**Exercise directions**
In the listing that follows, the lines starting at the one containing "global_route,grt_util_all_layers,14.54,%" and ending at the one containing "global_route,grt_fir" are to be returned exactly, both boundary lines included, and no others.

====== Exercise material

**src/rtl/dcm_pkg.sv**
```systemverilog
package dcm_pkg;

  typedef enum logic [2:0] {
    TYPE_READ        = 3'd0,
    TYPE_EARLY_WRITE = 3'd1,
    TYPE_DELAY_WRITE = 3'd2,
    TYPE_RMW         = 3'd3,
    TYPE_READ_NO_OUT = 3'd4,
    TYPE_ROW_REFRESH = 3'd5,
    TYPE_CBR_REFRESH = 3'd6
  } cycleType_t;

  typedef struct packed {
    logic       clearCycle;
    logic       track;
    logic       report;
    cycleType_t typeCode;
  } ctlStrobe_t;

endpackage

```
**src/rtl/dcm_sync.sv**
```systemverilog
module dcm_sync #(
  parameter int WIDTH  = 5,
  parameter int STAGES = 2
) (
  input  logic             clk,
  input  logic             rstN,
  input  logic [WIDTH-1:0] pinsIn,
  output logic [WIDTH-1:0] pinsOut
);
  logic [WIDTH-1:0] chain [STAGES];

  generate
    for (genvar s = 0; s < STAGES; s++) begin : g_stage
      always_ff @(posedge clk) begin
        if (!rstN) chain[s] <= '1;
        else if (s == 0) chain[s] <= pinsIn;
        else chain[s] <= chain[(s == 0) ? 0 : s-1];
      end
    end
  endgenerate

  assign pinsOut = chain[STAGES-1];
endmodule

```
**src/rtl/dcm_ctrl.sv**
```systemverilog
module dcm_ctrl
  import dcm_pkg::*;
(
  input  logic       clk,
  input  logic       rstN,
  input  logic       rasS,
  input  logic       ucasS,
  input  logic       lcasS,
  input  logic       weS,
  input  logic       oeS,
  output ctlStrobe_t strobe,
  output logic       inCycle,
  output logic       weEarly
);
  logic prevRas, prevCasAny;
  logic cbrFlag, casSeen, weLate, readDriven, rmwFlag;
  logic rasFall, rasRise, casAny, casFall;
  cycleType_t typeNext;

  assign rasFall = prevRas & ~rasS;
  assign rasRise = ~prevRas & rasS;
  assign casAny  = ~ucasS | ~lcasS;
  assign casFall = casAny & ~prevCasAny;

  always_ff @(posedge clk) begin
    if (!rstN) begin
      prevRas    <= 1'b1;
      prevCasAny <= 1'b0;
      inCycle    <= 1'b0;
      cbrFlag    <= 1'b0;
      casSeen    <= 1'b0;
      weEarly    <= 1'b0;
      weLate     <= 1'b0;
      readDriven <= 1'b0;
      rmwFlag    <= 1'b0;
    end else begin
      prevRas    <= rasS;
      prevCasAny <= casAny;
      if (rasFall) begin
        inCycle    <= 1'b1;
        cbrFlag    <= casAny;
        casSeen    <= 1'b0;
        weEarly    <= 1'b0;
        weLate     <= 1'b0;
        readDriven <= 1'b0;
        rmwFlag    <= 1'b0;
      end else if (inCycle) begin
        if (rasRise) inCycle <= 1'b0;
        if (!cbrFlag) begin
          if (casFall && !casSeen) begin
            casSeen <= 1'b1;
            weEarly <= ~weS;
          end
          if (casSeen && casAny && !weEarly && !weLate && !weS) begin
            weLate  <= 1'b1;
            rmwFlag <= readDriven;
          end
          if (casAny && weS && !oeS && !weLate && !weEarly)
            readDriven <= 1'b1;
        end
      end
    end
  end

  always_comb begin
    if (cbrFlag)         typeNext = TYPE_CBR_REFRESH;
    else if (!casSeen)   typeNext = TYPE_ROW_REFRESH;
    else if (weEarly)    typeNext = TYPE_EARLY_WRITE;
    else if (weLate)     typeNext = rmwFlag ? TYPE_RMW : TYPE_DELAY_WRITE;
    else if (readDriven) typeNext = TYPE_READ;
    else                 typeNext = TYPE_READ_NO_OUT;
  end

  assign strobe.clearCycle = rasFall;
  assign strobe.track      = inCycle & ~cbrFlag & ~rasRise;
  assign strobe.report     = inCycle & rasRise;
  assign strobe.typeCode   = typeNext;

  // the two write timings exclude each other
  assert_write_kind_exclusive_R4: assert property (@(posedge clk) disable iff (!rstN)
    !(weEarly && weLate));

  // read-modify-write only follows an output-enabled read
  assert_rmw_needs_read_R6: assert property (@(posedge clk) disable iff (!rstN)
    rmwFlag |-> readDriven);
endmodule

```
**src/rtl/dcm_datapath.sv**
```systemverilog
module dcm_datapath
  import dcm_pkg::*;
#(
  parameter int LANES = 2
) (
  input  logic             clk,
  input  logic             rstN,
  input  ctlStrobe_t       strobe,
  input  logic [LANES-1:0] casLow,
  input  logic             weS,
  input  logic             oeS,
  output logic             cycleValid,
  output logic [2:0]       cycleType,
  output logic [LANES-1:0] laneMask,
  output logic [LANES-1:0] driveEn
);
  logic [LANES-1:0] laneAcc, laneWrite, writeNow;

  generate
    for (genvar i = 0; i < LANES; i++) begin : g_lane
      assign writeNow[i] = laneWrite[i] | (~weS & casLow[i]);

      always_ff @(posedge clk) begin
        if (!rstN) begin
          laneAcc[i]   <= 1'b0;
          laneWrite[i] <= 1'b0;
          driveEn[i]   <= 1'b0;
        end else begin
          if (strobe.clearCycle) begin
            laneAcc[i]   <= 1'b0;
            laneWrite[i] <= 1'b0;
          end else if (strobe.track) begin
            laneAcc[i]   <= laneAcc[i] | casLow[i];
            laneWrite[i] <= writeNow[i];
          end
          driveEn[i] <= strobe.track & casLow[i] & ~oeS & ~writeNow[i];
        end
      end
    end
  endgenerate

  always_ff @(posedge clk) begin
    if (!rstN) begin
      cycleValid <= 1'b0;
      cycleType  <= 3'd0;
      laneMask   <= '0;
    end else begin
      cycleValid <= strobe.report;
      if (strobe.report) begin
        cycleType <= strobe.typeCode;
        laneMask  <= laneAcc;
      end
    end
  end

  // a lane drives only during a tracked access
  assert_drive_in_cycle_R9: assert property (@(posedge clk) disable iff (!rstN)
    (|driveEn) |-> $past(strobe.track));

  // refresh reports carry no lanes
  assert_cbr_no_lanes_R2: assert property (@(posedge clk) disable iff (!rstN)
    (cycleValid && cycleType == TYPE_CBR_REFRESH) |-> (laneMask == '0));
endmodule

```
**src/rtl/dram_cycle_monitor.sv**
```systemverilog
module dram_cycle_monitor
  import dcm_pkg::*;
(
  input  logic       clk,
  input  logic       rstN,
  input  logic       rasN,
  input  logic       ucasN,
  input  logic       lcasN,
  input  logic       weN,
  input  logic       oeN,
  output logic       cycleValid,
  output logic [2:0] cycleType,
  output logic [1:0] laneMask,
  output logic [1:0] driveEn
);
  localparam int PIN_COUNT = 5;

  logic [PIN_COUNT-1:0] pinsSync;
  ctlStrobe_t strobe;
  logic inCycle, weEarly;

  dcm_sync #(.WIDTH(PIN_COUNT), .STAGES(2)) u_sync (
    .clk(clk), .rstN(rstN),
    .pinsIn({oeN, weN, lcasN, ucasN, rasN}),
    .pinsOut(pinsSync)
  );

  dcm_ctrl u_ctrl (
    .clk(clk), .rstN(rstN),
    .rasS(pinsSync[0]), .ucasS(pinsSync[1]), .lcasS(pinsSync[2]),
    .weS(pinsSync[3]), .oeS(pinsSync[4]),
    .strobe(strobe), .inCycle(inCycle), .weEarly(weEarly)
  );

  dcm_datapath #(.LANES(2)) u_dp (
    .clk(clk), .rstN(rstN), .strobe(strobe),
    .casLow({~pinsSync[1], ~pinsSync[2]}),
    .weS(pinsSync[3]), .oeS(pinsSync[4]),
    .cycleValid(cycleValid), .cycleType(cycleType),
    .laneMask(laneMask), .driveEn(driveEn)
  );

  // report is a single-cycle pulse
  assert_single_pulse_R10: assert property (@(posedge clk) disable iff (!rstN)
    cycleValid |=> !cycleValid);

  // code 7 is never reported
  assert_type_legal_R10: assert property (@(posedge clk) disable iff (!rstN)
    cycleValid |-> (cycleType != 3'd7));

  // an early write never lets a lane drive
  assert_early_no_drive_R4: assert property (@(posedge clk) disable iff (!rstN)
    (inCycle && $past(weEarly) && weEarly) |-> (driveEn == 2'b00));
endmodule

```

============
====== Exercise material

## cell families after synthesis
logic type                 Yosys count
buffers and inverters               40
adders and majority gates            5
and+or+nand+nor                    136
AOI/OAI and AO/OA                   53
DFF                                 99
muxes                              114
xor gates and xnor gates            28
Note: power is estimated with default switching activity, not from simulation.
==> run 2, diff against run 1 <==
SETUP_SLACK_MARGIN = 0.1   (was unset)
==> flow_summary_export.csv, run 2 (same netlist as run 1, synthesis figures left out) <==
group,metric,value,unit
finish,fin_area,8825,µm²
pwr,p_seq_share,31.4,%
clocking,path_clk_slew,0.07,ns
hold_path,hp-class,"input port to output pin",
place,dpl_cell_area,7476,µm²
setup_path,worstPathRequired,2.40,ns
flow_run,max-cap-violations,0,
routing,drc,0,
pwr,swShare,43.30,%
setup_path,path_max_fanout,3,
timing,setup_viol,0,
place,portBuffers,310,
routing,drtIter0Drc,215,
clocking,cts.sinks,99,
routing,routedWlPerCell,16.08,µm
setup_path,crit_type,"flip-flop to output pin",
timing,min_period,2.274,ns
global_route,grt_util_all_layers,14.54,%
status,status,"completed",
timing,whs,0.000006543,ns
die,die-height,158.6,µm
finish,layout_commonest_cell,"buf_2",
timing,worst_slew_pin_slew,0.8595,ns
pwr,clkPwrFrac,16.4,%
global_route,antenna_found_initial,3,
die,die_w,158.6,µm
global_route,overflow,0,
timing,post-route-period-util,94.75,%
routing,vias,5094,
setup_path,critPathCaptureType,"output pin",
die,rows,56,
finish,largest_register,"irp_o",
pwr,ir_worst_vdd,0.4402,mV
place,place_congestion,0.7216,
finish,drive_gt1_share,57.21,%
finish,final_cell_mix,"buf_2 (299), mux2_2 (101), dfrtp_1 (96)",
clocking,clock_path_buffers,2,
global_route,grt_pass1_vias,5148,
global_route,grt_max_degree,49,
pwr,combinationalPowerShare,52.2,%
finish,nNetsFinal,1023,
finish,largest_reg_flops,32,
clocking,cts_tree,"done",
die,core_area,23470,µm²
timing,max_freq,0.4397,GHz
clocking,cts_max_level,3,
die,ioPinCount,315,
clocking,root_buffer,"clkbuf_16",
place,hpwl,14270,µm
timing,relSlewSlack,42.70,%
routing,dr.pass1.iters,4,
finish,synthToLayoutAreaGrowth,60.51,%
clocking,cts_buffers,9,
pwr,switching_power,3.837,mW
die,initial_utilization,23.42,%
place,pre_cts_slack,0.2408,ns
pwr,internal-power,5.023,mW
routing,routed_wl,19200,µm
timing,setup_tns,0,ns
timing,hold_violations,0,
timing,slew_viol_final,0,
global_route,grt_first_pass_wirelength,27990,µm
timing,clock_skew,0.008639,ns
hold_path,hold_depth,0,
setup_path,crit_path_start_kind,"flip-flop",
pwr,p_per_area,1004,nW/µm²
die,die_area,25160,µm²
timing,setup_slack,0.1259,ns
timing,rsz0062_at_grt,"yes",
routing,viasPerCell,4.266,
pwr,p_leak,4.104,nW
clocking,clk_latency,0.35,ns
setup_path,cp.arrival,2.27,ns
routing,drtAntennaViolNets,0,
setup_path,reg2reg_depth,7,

============

**Written response**
global_route,grt_util_all_layers,14.54,%
status,status,"completed",
timing,whs,0.000006543,ns
die,die-height,158.6,µm
finish,layout_commonest_cell,"buf_2",
timing,worst_slew_pin_slew,0.8595,ns
pwr,clkPwrFrac,16.4,%
global_route,antenna_found_initial,3,
die,die_w,158.6,µm
global_route,overflow,0,
timing,post-route-period-util,94.75,%
routing,vias,5094,
setup_path,critPathCaptureType,"output pin",
die,rows,56,
finish,largest_register,"irp_o",
pwr,ir_worst_vdd,0.4402,mV
place,place_congestion,0.7216,
finish,drive_gt1_share,57.21,%
finish,final_cell_mix,"buf_2 (299), mux2_2 (101), dfrtp_1 (96)",
clocking,clock_path_buffers,2,
global_route,grt_pass1_vias,5148,
global_route,grt_max_degree,49,
pwr,combinationalPowerShare,52.2,%
finish,nNetsFinal,1023,
finish,largest_reg_flops,32,
clocking,cts_tree,"done",
die,core_area,23470,µm²
timing,max_freq,0.4397,GHz
clocking,cts_max_level,3,
die,ioPinCount,315,
clocking,root_buffer,"clkbuf_16",
place,hpwl,14270,µm
timing,relSlewSlack,42.70,%
routing,dr.pass1.iters,4,
finish,synthToLayoutAreaGrowth,60.51,%
clocking,cts_buffers,9,
pwr,switching_power,3.837,mW
die,initial_utilization,23.42,%
place,pre_cts_slack,0.2408,ns
pwr,internal-power,5.023,mW
routing,routed_wl,19200,µm
timing,setup_tns,0,ns
timing,hold_violations,0,
timing,slew_viol_final,0,
global_route,grt_first_pass_wirelength,27990,µm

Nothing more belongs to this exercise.